For a few carrots, you can immerse them in cold tap
water and stick them in the refrigerator to make them crisp.
Kelda, he isn't really replanting them, he's just storing them
underground.
The requirements for root crop storage are cool, moist and dark. Having them easy to get to is also a nice asset. If you get much snow, it's a pain to get them from under two feet of it. Here in the PNW, leaving them in the soil is iffy because of the rot issue from the rain, and the freeze-thaw thing makes carrots sort of spongy. Besides, I own a canine Belgian Harvester, who pulls up carrots, and plucks blueberries and cherry tomatoes for her own consumption, and she LOVES carrots.
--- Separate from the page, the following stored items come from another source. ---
What follows belongs to an exercise in optimizing a design on an open flow for small area, a short achievable clock period and few clock cycles per item; a production flow would make more cautious choices. Function was checked by simulation only, so behaviour that the tests miss may differ from the original.

==> amber <==
## loop_pv
module loop_pv (
    input  wire         clk,
    input  wire         rst,
    input  wire [511:0] coef_c,
    input  wire [79:0]  coef_s,
    input  wire [1:0]   bq_en,
    input  wire [30:0]  ilim,
    input  wire [31:0]  fe_max,
    input  wire         start,
    input  wire         pos_en,
    input  wire [63:0]  p_set,      
    input  wire [63:0]  pos_fb,     
    input  wire [63:0]  v_set,      
    input  wire [63:0]  a_set,      
    input  wire [31:0]  v_fb,       
    output reg          ready,
    output reg          done,
    output reg  [31:0]  ep,
    output reg  [31:0]  vref,
    output reg  [31:0]  iqref,
    output reg          sat,
    output reg          sat_evt,
    output reg          fe
);
    localparam [4:0] T_POS = 5'd0,     
                     T_VFF = 5'd1,     
                     T_KIV = 5'd2,     
                     T_KPV = 5'd3,     
                     T_AFF = 5'd4,     
                     T_AW  = 5'd5,     
                     T_Q0  = 5'd6,     
                     T_Q1  = 5'd11,    
                     T_NOP = 5'd31;
    localparam [2:0] F_NONE = 3'd0,    
                     F_POS  = 3'd1,    
                     F_VFF  = 3'd2,    
                     F_W1   = 3'd3,    
                     F_W2   = 3'd4;    
    localparam signed [63:0] MAX64 = 64'sh7FFF_FFFF_FFFF_FFFF;
    localparam signed [63:0] MIN64 = -64'sh7FFF_FFFF_FFFF_FFFF - 64'sd1;
    localparam signed [31:0] MAX32 = 32'sh7FFF_FFFF;
    localparam signed [31:0] MIN32 = -32'sh7FFF_FFFF - 32'sd1;
    reg  [4:0]  t;            
    reg  [4:0]  t2;           
    reg  [4:0]  bs;           
    reg  [2:0]  fs;           
    reg         opb;          
    reg         cv;           
    reg         pe;           
    reg  [1:0]  bqe;          
    reg         z_aff;        
    reg         z_aw;         
    reg         ro0, ro1;     
    reg         qe0, qe1;     
    reg  [39:0] pr;           
    reg  [39:0] fr;           
    reg         pb;           
    reg         pd;           
    reg  [31:0] vsv;          
    reg  [32:0] acv;          
    reg  [31:0] vfb;
    reg  signed [31:0] acs_h;     
    reg  signed [31:0] ep_c;  
  ...
export LEC_CHECK = 0
export ABC_AREA = 1
export CAP_MARGIN = 20
export CORE_MARGIN = 2
export CORE_UTILIZATION = 40
export CTS_BUF_LIST = sky130_fd_sc_hd__clkbuf_8
export SLEW_MARGIN = 20
create_clock -name core_clock -period 50.0 [get_ports {clk}]
standard.sh (not shown) runs the stock make flow with config.mk's settings and CLKGATE_MAP_FILE= SYNTH_SCRIPT=/design/flow/synth_recipe.tcl, a recipe that flattens the netlist after the stock synthesis.
==> flow/flow/run.sh <==
#!/bin/bash
# The standard layout (the standard.sh: standard synthesis, then ORFS to
# the final layout), with one change: the port buffers that global placement
# inserts on every input and output are sky130_fd_sc_hd__buf_1 instead of the
# default choice. The make output goes to standard.log; ORFS writes each
# step's log under orfs/logs/.
set -euo pipefail
bash standard.sh "BUFFER_PORTS_ARGS=-buffer_cell sky130_fd_sc_hd__buf_1" finish > standard.log 2>&1
==> inputs of yarrow, as changes to amber <==
--- a/flow/design.v
+++ b/flow/design.v
@@ -47,18 +47,14 @@
     reg         opb;          
     reg         cv;           
     reg         pe;           
     reg  [1:0]  bqe;          
     reg         z_aff;        
     reg         z_aw;         
-    reg         ro0, ro1;     
-    reg         qe0, qe1;     
-    reg  [39:0] pr;           
-    reg  [39:0] fr;           
-    reg         pb;           
-    reg         pd;           
+    reg  [63:0] pr;           
+    reg  [63:0] fr;           
     reg  [31:0] vsv;          
     reg  [32:0] acv;          
     reg  [31:0] vfb;
     reg  signed [31:0] acs_h;     
     reg  signed [31:0] ep_c;  
     reg         i_ok, vc_ok, q0_ok, q1_ok;
@@ -73,19 +69,16 @@
     reg  [31:0] nilim;            
     reg  signed [31:0] mc;
     reg         [4:0]  ms;
     reg  signed [64:0] prod;
     reg         [4:0]  ms2;
     wire take = start && ready;
-    wire [23:0] dlo;                                      
-    wire        dlo_c;
-    bk_add #(24) a_dlo24 (.a(p_set[23:0]), .b(~pos_fb[23:0]), .ci(1'b1), .s(dlo), .co(dlo_c));
-    wire [39:0] dhi;                                      
-    bk_add #(40) a_dpos (.a(pr), .b(~fr), .ci(!pb), .s(dhi), .co());
+    wire [63:0] dpos;
+    bk_add #(64) a_dpos (.a(pr), .b(~fr), .ci(1'b1), .s(dpos), .co());
     wire [40:0] ep_w;
-    bk_add #(41) a_epw (.a({dhi[39], dhi}), .b(41'd0), .ci(pd), .s(ep_w), .co());
+    bk_add #(41) a_epw (.a({dpos[63], dpos[63:24]}), .b(41'd0), .ci(dpos[23]), .s(ep_w), .co());
     wire signed [31:0] ep_cv = (ep_w[40:31] == {10{ep_w[40]}}) ? ep_w[31:0] :
                                (ep_w[40] ? MIN32 : MAX32);
     wire [32:0] ep_abs;
     bk_add #(33) a_epabs (.a({33{ep_c[31]}} ^ {ep_c[31], ep_c}), .b(33'd0), .ci(ep_c[31]),
                           .s(ep_abs), .co());
     wire [32:0] fe_d;
@@ -96,42 +89,50 @@
     wire [31:0] vs_cv = {{3{vs_w[28]}}, vs_w};
     wire [32:0] acs_w;
     bk_add #(33) a_acs (.a({acv[32], acv[32:1]}), .b(33'd0), .ci(acv[0]), .s(acs_w), .co());
     wire [31:0] acs_cv = (acs_w[32] == acs_w[31]) ? acs_w[31:0] :
                          (acs_w[32] ? MIN32 : MAX32);
     wire [32:0] ev_w = {vr[31], vr} - {vfb[31], vfb};
+    wire signed [31:0] ev = (ev_w[32] == ev_w[31]) ? ev_w[31:0] :
+                            (ev_w[32] ? MIN32 : MAX32);
     wire [31:0] nilim_n;
     bk_add #(32) a_nil (.a(~{1'b0, ilim_r}), .b(32'd0), .ci(1'b1), .s(nilim_n), .co());
     wire [32:0] d_hi = {2'b00, ilim_r} - {u[31], u};      
     wire [32:0] d_lo = {nilim[31], nilim} - {u[31], u};   
     wire [32:0] e_lo = {u[31], u} + {2'b00, ilim_r};      
     wire        c_hi = d_hi[32];                          
     wire        c_lo = e_lo[32];                          
+    wire [32:0] aw_x = c_hi ? d_hi : c_lo ? d_lo : 33'd0;
     wire [31:0] iq   = c_hi ? {1'b0, ilim_r} : c_lo ? nilim : u;
     wire signed [31:0] x1_0r = q0_ok ? x1_0 : 32'sd0;
     wire signed [31:0] x2_0r = q0_ok ? x2_0 : 32'sd0;
     wire signed [31:0] y1_0r = q0_ok ? y1_0 : 32'sd0;
     wire signed [31:0] y2_0r = q0_ok ? y2_0 : 32'sd0;
     wire signed [31:0] x1_1r = q1_ok ? x1_1 : 32'sd0;
     wire signed [31:0] x2_1r = q1_ok ? x2_1 : 32'sd0;
     wire signed [31:0] y1_1r = q1_ok ? y1_1 : 32'sd0;
     wire signed [31:0] y2_1r = q1_ok ? y2_1 : 32'sd0;
-    reg  x_ep, x_vs, x_ev, x_acs, x_u, x_aw;
-    reg  x_x10, x_x20, x_y10, x_y20, x_x11, x_x21, x_y11, x_y21;
-    wire [31:0] mx_e = ({32{x_ep}}  & ep_c)  | ({32{x_vs}}  & vsv)   | ({32{x_acs}} & acs_h) |
-                       ({32{x_u}}   & u)     |
-                       ({32{x_x10}} & x1_0r) | ({32{x_x20}} & x2_0r) |
-                       ({32{x_y10}} & y1_0r) | ({32{x_y20}} & y2_0r) |
-                       ({32{x_x11}} & x1_1r) | ({32{x_x21}} & x2_1r) |
-                       ({32{x_y11}} & y1_1r) | ({32{x_y21}} & y2_1r);
-    wire        ev_ok = (ev_w[32] == ev_w[31]);
-    wire signed [32:0] mx = {mx_e[31], mx_e} |
-                            ({33{x_ev && ev_ok}}  & {ev_w[31], ev_w[31:0]}) |
-                            ({33{x_ev && !ev_ok}} & (ev_w[32] ? {1'b1, MIN32} : {1'b0, MAX32})) |
-                            ({33{x_aw && c_hi}}   & d_hi) |
-                            ({33{x_aw && c_lo}}   & d_lo);
+    reg  signed [32:0] mx;
+    always @* begin
+        case (t)
+            T_POS:         mx = {ep_c[31], ep_c};
+            T_VFF:         mx = {vsv[31], vsv};
+            T_KIV, T_KPV:  mx = {ev[31], ev};
+            T_AFF:         mx = {acs_h[31], acs_h};
+            T_AW:          mx = aw_x;
+            5'd7:          mx = {x1_0r[31], x1_0r};
+            5'd8:          mx = {x2_0r[31], x2_0r};
+            5'd9:          mx = {y1_0r[31], y1_0r};
+            5'd10:         mx = {y2_0r[31], y2_0r};
+            5'd12:         mx = {x1_1r[31], x1_1r};
+            5'd13:         mx = {x2_1r[31], x2_1r};
+            5'd14:         mx = {y1_1r[31], y1_1r};
+            5'd15:         mx = {y2_1r[31], y2_1r};
+            default:       mx = {u[31], u};            
+        endcase
+    end
     wire [32:0] bm_ae = {mc, 1'b0};
     wire [33:0] bm_bx = {mx[32], mx};
     wire bm_one0 = bm_ae[1] ^ bm_ae[0];
     wire bm_two0 = (bm_ae[2] & ~bm_ae[1] & ~bm_ae[0]) | (~bm_ae[2] & bm_ae[1] & bm_ae[0]);
     wire bm_neg0 = bm_ae[2];
     wire [33:0] bm_pp0 = (({34{bm_one0}} & bm_bx) | ({34{bm_two0}} & {bm_bx[32:0], 1'b0})) ^ {34{bm_neg0}};
@@ -1222,19 +1223,14 @@
                               ((ya[64:0] | yb[64:0]) & 65'h8000), 1'b0};
     wire        [65:0] y_f;
     bk_add #(66) a_y (.a(ys), .b(yc), .ci(cin), .s(y_f), .co());
     wire        [49:0] y_w  = y_f[65:16];
     wire signed [31:0] y_n  = (y_w[49:31] == {19{y_w[49]}}) ? y_w[31:0] :
                               (y_w[49] ? MIN32 : MAX32);
-    wire q_last   = (t == 5'd10 && !ro0) || (t == 5'd6 && ro0) ||
-                    (t == 5'd15 && !ro1) || (t == 5'd11 && ro1);
-    wire [4:0] q0_first = ro0 ? 5'd7 : 5'd6;
-    wire [4:0] q1_first = ro1 ? 5'd12 : 5'd11;
-    wire [4:0] after_q0 = bqe[1] ? q1_first : T_AW;
-    wire [4:0] after_aff = bqe[0] ? q0_first : after_q0;
-    wire u_busy   = (t == T_AFF) || (t == T_KPV && z_aff) || q_last;   
+    wire u_busy   = (t == T_AFF) || (t == 5'd10) || (t == 5'd15) ||     
+                    (t == T_KPV && z_aff);
     wire front_ok = (fs == F_POS) || (fs == F_VFF);
     reg  back_ok;
     always @* begin
         case (bs)
             T_KIV:               back_ok = (fs == F_W2);
             T_AW:                back_ok = !u_busy || z_aw;    
@@ -1244,18 +1240,16 @@
     end
     wire go_front = front_ok && (bs == T_AW || !back_ok);
     wire go_back  = !go_front && back_ok;
     reg  [4:0] bs_n;          
     always @* begin
         case (bs)
-            T_KPV:   bs_n = z_aff ? after_aff : T_AFF;
-            T_AFF:   bs_n = after_aff;
-            5'd6:    bs_n = ro0 ? after_q0 : 5'd7;
-            5'd10:   bs_n = ro0 ? 5'd6 : after_q0;
-            5'd11:   bs_n = ro1 ? T_AW : 5'd12;
-            5'd15:   bs_n = ro1 ? 5'd11 : T_AW;
+            T_KPV:   bs_n = z_aff ? (bqe[0] ? 5'd6 : bqe[1] ? 5'd11 : T_AW) : T_AFF;
+            T_AFF:   bs_n = bqe[0] ? 5'd6 : bqe[1] ? 5'd11 : T_AW;
+            5'd10:   bs_n = bqe[1] ? 5'd11 : T_AW;
+            5'd15:   bs_n = T_AW;
             T_AW:    bs_n = T_KIV;
             default: bs_n = bs + 5'd1;
         endcase
     end
     wire [4:0] t_n = go_front ? ((fs == F_POS) ? T_POS : T_VFF) :
                      go_back  ? bs : T_NOP;
@@ -1270,59 +1264,33 @@
             T_AW:    ci_n = 4'd4;
             default: ci_n = t_n[3:0];
         endcase
     end
     wire opb_n   = take || (opb && t != T_KPV);
     wire ready_n = !opb_n || (t_n == T_KPV);
-    function sh_le3(input [4:0] sh);
-        sh_le3 = sh[4] && (sh[3:0] <= 4'd13);
-    endfunction
+    wire q_end = (t2 == 5'd10) || (t2 == 5'd15);     
     always @(posedge clk) begin
         mc     <= coef_c[32*ci_n +: 32];
         ms     <= coef_s[5*ci_n +: 5];
         ilim_r <= ilim;
         nilim  <= nilim_n;
         bqe    <= bq_en;
         z_aff  <= (coef_c[5*32 +: 32] == 32'd0);
         z_aw   <= (coef_c[4*32 +: 32] == 32'd0);
-        ro0    <= sh_le3(coef_s[ 6*5 +: 5]) && sh_le3(coef_s[ 7*5 +: 5]) && sh_le3(coef_s[ 8*5 +: 5]) &&
-                  sh_le3(coef_s[ 9*5 +: 5]) && sh_le3(coef_s[10*5 +: 5]);
-        ro1    <= sh_le3(coef_s[11*5 +: 5]) && sh_le3(coef_s[12*5 +: 5]) && sh_le3(coef_s[13*5 +: 5]) &&
-                  sh_le3(coef_s[14*5 +: 5]) && sh_le3(coef_s[15*5 +: 5]);
         prod   <= prod_n;
         ms2    <= ms;
         t2     <= t;
-        x_ep   <= (t_n == T_POS);
-        x_vs   <= (t_n == T_VFF);
-        x_ev   <= (t_n == T_KIV) || (t_n == T_KPV);
-        x_acs  <= (t_n == T_AFF);
-        x_aw   <= (t_n == T_AW);
-        x_u    <= (t_n == 5'd6) || (t_n == 5'd11);
-        x_x10  <= (t_n == 5'd7);
-        x_x20  <= (t_n == 5'd8);
-        x_y10  <= (t_n == 5'd9);
-        x_y20  <= (t_n == 5'd10);
-        x_x11  <= (t_n == 5'd12);
-        x_x21  <= (t_n == 5'd13);
-        x_y11  <= (t_n == 5'd14);
-        x_y21  <= (t_n == 5'd15);
         b_vc   <= (t == T_VFF);
         b_ii   <= (t == T_KIV) || (t == T_KPV) || (t == T_AW);
-        b_acc  <= (t == T_AFF) || (t == 5'd6 && ro0) || (t == 5'd7 && !ro0) ||
-                  (t == 5'd8) || (t == 5'd9) || (t == 5'd10) ||
-                  (t == 5'd11 && ro1) || (t == 5'd12 && !ro1) ||
-                  (t == 5'd13) || (t == 5'd14) || (t == 5'd15);
+        b_acc  <= (t == T_AFF) || (t == 5'd7) || (t == 5'd8) || (t == 5'd9) || (t == 5'd10) ||
+                  (t == 5'd12) || (t == 5'd13) || (t == 5'd14) || (t == 5'd15);
         neg    <= (t == 5'd9) || (t == 5'd10) || (t == 5'd14) || (t == 5'd15);
         w_acc  <= (t == T_KPV) || (t == T_AFF) || (t >= 5'd6 && t <= 5'd15);
-        w_uy   <= (t == T_AFF) || (t == T_KPV && z_aff) || q_last;
-        qe0    <= (t == 5'd10 && !ro0) || (t == 5'd6 && ro0);
-        qe1    <= (t == 5'd15 && !ro1) || (t == 5'd11 && ro1);
-        pr <= p_set[63:24];
-        fr <= pos_fb[63:24];
-        pb <= !dlo_c;
-        pd <= dlo[23];
+        w_uy   <= (t == T_AFF) || (t == T_KPV && z_aff) || (t == 5'd10) || (t == 5'd15);
+        pr <= p_set;
+        fr <= pos_fb;
         if (cv) begin
             ep_c <= ep_cv;
             vsv  <= vs_cv;
             acv  <= {1'b0, acs_cv};
         end else if (!opb || t == T_KPV) begin
             vsv <= {3'd0, v_set[63:35]};
@@ -1358,16 +1326,16 @@
                 sat_evt <= (c_hi || c_lo) && !sat;
             end
             default: ;
         endcase
         if (w_acc) acc <= sum;
         if (w_uy)  u   <= y_n;
-        if (qe0) begin
+        if (t2 == 5'd10) begin
             x2_0 <= x1_0r;  x1_0 <= u;  y2_0 <= y1_0r;  y1_0 <= y_n;  q0_ok <= 1'b1;
         end
-        if (qe1) begin
+        if (t2 == 5'd15) begin
             x2_1 <= x1_1r;  x1_1 <= u;  y2_1 <= y1_1r;  y1_1 <= y_n;  q1_ok <= 1'b1;
         end
         if (rst) begin
             t       <= T_NOP;
             t2      <= T_NOP;
             bs      <= T_KIV;
@@ -1383,14 +1351,12 @@
             sat_evt <= 1'b0;
             fe      <= 1'b0;
             i_ok    <= 1'b0;
             vc_ok   <= 1'b0;
             q0_ok   <= 1'b0;
             q1_ok   <= 1'b0;
-            qe0     <= 1'b0;
-            qe1     <= 1'b0;
         end else begin
             t     <= t_n;
             if (go_back) bs <= bs_n;
             opb   <= opb_n;
             cv    <= take;
             ready <= ready_n;
--- a/flow/config.mk
+++ b/flow/config.mk
@@ -6,8 +6,7 @@
 export NUM_CORES = 4
 export LEC_CHECK = 0
 export ABC_AREA = 1
 export CAP_MARGIN = 20
 export CORE_MARGIN = 2
 export CORE_UTILIZATION = 40
-export CTS_BUF_LIST = sky130_fd_sc_hd__clkbuf_8
 export SLEW_MARGIN = 20
==> qor summary <==
Run status: amber complete, no violations; yarrow complete, no violations
Number of standard cells after synthesis: amber 10760; yarrow 11190
Hold wc startpoint: amber ms[2]$_DFF_P_; yarrow ms[4]$_DFF_P_
Dpl cells: amber 14320; yarrow 14750
Post-synthesis cell type count: amber 77; yarrow 79
Clock tree root driver cell: amber sky130_fd_sc_hd__clkbuf_8; yarrow sky130_fd_sc_hd__clkbuf_16
Number of synthesis warnings: amber 9; yarrow 8
Met1 layer usage reported by global route: amber 0.4215; yarrow 0.4188
Setup slack, reg-to-reg: amber 38.30 ns; yarrow 37.36 ns
Number of global-route vias before repair: amber 82050; yarrow 83070
Final critical path time including I/O delays and setup: amber 11.93 ns; yarrow 12.64 ns
Endpoint of the most critical setup path: amber iqref[30]; yarrow prod[42]$_DFF_P_
Number of clock buffers inserted by TritonCTS: amber 189; yarrow 119
Final standard cell area without fillers: amber 100100 um^2; yarrow 102000 um^2
Detail Placement HPWL: amber 315300 um; yarrow 307300 um
Syn Nets: amber 12840; yarrow 13260
Slew Limit Headroom: amber 0.1466; yarrow 0.1137
Data arrival time of the worst path: amber 1.93 ns; yarrow 13.23 ns
Area growth from synthesis to layout: amber 12.08%; yarrow 12.08%
Cell area after placement: amber 95960 um^2; yarrow 97690 um^2
Testbench counts of amber, summed over its fixed seeds: cycles 80,436, items 8,000.
Testbench counts of yarrow, summed over its fixed seeds: cycles 84,798, items 8,000.

port drivers added, routing unchanged:
How much do the figures lean on ideal ports? The routed layouts below were timed once more, with nothing changed but the port constraints. Step 1, drivers: a clkbuf_16 drives clk and a buf_2 each remaining input, both assumed. Step 2 times the ports against the registers' clock, not the clock port: input delays grow and output delays shrink by t, the midpoint of the rising clock arrivals with the driver on. Three values: ideal, step 1, step 2; two values: the first two.
run	t (ns)	setup WS [ns]	worst setup path at the end
amber	1.085	38.069 / 37.972 / 37.472	input to register
yarrow	0.895	37.364 / 37.364 / 37.364	register to register
After both steps setup and hold are still met in every run listed. For amber, which loses most, drivers alone change the setup slack by -0.097 ns; drivers and shift together by -0.597 ns.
Here's some info that you might be able to adapt if you don't have a cool basement, from the National
Gardening Association:
http://www.garden.org/foodguide/browse/veggie/roots_harvesting/623 If you use sawdust, 'raw' sawdust is best, dried sawdust is next (furniture type), and it all must be untreated, so be sure you know your source. Here in WA, a cubic
yard (one picup load) of sawdust costs about $10. Sand costs twice that. Your area may be different, so call around and ask; landscaping materials yards seem to be the best.
I used to know a woman who harvested her root crops and packed them in moist sand or sawdust in clean 30-gallon garbage cans and left them on her enclosed but not heated back porch (north-facing). Be aware that these get VERY heavy and practically immovable, so carry the produce to the storage site.